ABOUT THIS EXERCISE: Out of the material that follows, write out exactly the lines from the line with "-- stage by" to the line with "cells | 0 | 5 |", both ends included, and no others.

SOURCE RECORDS:
====================

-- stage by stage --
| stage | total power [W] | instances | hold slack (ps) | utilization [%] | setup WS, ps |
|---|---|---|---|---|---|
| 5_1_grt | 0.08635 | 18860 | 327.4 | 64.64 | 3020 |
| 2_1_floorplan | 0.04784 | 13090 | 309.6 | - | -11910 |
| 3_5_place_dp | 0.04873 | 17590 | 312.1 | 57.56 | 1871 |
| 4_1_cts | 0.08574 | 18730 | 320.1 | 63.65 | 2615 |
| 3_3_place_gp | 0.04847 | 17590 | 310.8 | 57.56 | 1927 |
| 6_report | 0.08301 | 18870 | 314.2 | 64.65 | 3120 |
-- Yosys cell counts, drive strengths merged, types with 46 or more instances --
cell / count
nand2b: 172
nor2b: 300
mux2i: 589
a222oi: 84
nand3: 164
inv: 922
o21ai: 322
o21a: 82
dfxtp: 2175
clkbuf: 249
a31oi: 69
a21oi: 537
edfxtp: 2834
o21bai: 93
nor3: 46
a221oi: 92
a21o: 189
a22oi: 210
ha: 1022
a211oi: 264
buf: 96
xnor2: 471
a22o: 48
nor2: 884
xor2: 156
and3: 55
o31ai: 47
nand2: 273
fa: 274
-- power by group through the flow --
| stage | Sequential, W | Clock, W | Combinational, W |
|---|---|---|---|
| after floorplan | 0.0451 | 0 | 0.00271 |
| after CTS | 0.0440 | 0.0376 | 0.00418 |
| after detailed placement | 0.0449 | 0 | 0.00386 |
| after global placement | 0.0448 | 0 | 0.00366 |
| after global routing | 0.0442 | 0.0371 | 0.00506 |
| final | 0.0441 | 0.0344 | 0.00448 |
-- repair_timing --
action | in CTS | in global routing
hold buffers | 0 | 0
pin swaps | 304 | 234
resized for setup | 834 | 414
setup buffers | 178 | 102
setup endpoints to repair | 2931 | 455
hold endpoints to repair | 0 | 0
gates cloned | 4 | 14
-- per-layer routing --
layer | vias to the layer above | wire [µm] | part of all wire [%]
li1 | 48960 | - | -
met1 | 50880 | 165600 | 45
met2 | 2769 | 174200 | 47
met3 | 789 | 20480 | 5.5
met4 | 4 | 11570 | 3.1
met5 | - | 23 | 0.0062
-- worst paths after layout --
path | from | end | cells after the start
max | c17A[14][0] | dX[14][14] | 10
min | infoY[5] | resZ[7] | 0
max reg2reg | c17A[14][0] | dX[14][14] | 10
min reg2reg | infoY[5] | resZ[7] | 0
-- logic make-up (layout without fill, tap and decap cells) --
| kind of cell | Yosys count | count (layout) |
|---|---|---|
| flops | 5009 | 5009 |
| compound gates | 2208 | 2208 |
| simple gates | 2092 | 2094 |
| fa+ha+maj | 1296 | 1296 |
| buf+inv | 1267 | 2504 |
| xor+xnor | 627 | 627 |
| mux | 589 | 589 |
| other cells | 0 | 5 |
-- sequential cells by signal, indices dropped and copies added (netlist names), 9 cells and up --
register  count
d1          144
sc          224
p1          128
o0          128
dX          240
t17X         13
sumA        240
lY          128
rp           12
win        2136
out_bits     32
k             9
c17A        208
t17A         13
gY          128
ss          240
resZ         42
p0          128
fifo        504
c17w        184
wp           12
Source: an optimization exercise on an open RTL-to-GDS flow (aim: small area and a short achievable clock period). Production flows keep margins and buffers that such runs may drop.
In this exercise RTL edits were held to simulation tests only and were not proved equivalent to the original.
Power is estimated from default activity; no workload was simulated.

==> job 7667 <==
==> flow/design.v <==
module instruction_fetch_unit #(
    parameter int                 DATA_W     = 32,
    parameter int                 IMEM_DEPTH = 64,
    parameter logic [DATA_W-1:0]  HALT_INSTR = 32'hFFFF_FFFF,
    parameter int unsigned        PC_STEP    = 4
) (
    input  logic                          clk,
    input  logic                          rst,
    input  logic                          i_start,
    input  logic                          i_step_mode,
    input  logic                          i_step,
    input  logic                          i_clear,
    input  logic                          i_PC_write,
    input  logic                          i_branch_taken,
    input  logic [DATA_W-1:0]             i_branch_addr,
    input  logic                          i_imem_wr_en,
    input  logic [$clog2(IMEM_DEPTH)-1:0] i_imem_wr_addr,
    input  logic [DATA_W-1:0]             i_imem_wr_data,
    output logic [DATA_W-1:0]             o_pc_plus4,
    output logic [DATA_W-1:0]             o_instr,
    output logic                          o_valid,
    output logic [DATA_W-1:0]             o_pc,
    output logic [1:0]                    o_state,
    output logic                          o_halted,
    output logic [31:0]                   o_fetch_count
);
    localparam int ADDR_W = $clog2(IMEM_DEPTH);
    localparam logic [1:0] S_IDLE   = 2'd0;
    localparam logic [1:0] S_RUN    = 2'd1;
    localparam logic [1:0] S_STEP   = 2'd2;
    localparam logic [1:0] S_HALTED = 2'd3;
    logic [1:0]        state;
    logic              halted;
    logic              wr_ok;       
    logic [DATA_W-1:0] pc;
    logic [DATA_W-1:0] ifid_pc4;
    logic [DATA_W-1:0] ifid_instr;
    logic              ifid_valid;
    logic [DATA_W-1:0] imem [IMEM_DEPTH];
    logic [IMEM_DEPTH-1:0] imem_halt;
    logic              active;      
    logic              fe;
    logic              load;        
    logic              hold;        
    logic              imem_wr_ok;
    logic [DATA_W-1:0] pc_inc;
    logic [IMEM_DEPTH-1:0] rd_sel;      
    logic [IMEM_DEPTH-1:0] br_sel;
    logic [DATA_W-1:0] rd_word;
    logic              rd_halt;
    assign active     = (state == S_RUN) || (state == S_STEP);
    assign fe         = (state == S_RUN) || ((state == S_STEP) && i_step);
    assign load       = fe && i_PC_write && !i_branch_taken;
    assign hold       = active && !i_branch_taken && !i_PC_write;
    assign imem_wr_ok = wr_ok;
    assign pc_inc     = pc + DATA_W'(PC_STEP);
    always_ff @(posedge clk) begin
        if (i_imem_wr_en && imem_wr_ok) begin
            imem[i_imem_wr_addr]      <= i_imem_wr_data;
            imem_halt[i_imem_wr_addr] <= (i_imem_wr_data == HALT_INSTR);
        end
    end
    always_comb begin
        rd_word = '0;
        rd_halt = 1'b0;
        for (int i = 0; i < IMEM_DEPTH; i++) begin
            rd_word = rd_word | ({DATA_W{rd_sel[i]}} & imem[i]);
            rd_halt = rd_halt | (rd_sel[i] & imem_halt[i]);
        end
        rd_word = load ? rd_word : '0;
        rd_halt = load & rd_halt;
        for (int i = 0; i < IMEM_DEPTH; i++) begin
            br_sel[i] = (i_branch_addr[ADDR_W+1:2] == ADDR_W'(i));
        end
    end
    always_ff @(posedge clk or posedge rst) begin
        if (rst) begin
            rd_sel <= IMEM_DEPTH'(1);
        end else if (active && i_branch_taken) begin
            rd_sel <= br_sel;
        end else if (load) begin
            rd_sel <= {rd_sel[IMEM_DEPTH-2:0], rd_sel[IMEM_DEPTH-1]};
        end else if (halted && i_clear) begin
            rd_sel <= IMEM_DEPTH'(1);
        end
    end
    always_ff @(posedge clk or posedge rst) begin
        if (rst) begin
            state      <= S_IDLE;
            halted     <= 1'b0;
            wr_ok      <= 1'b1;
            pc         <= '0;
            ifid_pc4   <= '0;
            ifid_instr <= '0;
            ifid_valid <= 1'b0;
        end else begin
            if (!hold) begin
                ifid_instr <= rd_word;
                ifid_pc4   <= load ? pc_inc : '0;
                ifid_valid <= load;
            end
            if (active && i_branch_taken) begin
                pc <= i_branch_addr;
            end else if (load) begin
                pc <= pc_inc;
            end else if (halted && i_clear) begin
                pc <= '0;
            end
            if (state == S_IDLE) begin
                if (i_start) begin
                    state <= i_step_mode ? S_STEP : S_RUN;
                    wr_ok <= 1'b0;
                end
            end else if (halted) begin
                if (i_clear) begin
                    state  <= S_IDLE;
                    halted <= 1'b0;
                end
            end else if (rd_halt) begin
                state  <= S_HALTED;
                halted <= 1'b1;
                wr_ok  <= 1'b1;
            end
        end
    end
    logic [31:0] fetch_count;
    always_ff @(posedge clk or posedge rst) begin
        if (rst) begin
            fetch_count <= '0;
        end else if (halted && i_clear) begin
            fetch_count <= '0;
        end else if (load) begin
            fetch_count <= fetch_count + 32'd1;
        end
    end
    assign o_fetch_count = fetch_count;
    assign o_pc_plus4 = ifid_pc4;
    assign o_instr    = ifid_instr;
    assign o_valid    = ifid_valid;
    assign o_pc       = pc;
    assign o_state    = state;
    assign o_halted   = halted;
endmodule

====================

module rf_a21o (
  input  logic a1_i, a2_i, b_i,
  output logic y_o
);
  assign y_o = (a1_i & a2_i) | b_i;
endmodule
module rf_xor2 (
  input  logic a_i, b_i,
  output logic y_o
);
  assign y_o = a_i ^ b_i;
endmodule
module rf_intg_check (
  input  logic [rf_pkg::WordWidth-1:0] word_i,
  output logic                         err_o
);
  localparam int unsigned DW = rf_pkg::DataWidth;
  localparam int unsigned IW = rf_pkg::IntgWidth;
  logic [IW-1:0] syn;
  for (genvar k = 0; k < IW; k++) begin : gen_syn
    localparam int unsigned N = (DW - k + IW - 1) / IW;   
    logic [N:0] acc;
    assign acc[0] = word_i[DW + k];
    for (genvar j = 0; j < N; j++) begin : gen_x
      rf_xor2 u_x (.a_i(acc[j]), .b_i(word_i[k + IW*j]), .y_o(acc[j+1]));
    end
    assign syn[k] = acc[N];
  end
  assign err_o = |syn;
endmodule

====================

RESPONSE TO THIS EXERCISE:
-- stage by stage --
| stage | total power [W] | instances | hold slack (ps) | utilization [%] | setup WS, ps |
|---|---|---|---|---|---|
| 5_1_grt | 0.08635 | 18860 | 327.4 | 64.64 | 3020 |
| 2_1_floorplan | 0.04784 | 13090 | 309.6 | - | -11910 |
| 3_5_place_dp | 0.04873 | 17590 | 312.1 | 57.56 | 1871 |
| 4_1_cts | 0.08574 | 18730 | 320.1 | 63.65 | 2615 |
| 3_3_place_gp | 0.04847 | 17590 | 310.8 | 57.56 | 1927 |
| 6_report | 0.08301 | 18870 | 314.2 | 64.65 | 3120 |
-- Yosys cell counts, drive strengths merged, types with 46 or more instances --
cell / count
nand2b: 172
nor2b: 300
mux2i: 589
a222oi: 84
nand3: 164
inv: 922
o21ai: 322
o21a: 82
dfxtp: 2175
clkbuf: 249
a31oi: 69
a21oi: 537
edfxtp: 2834
o21bai: 93
nor3: 46
a221oi: 92
a21o: 189
a22oi: 210
ha: 1022
a211oi: 264
buf: 96
xnor2: 471
a22o: 48
nor2: 884
xor2: 156
and3: 55
o31ai: 47
nand2: 273
fa: 274
-- power by group through the flow --
| stage | Sequential, W | Clock, W | Combinational, W |
|---|---|---|---|
| after floorplan | 0.0451 | 0 | 0.00271 |
| after CTS | 0.0440 | 0.0376 | 0.00418 |
| after detailed placement | 0.0449 | 0 | 0.00386 |
| after global placement | 0.0448 | 0 | 0.00366 |
| after global routing | 0.0442 | 0.0371 | 0.00506 |
| final | 0.0441 | 0.0344 | 0.00448 |
-- repair_timing --
action | in CTS | in global routing
hold buffers | 0 | 0
pin swaps | 304 | 234
resized for setup | 834 | 414
setup buffers | 178 | 102
setup endpoints to repair | 2931 | 455
hold endpoints to repair | 0 | 0
gates cloned | 4 | 14
-- per-layer routing --
layer | vias to the layer above | wire [µm] | part of all wire [%]
li1 | 48960 | - | -
met1 | 50880 | 165600 | 45
met2 | 2769 | 174200 | 47
met3 | 789 | 20480 | 5.5
met4 | 4 | 11570 | 3.1
met5 | - | 23 | 0.0062
-- worst paths after layout --
path | from | end | cells after the start
max | c17A[14][0] | dX[14][14] | 10
min | infoY[5] | resZ[7] | 0
max reg2reg | c17A[14][0] | dX[14][14] | 10
min reg2reg | infoY[5] | resZ[7] | 0
-- logic make-up (layout without fill, tap and decap cells) --
| kind of cell | Yosys count | count (layout) |
|---|---|---|
| flops | 5009 | 5009 |
| compound gates | 2208 | 2208 |
| simple gates | 2092 | 2094 |
| fa+ha+maj | 1296 | 1296 |
| buf+inv | 1267 | 2504 |
| xor+xnor | 627 | 627 |
| mux | 589 | 589 |
| other cells | 0 | 5 |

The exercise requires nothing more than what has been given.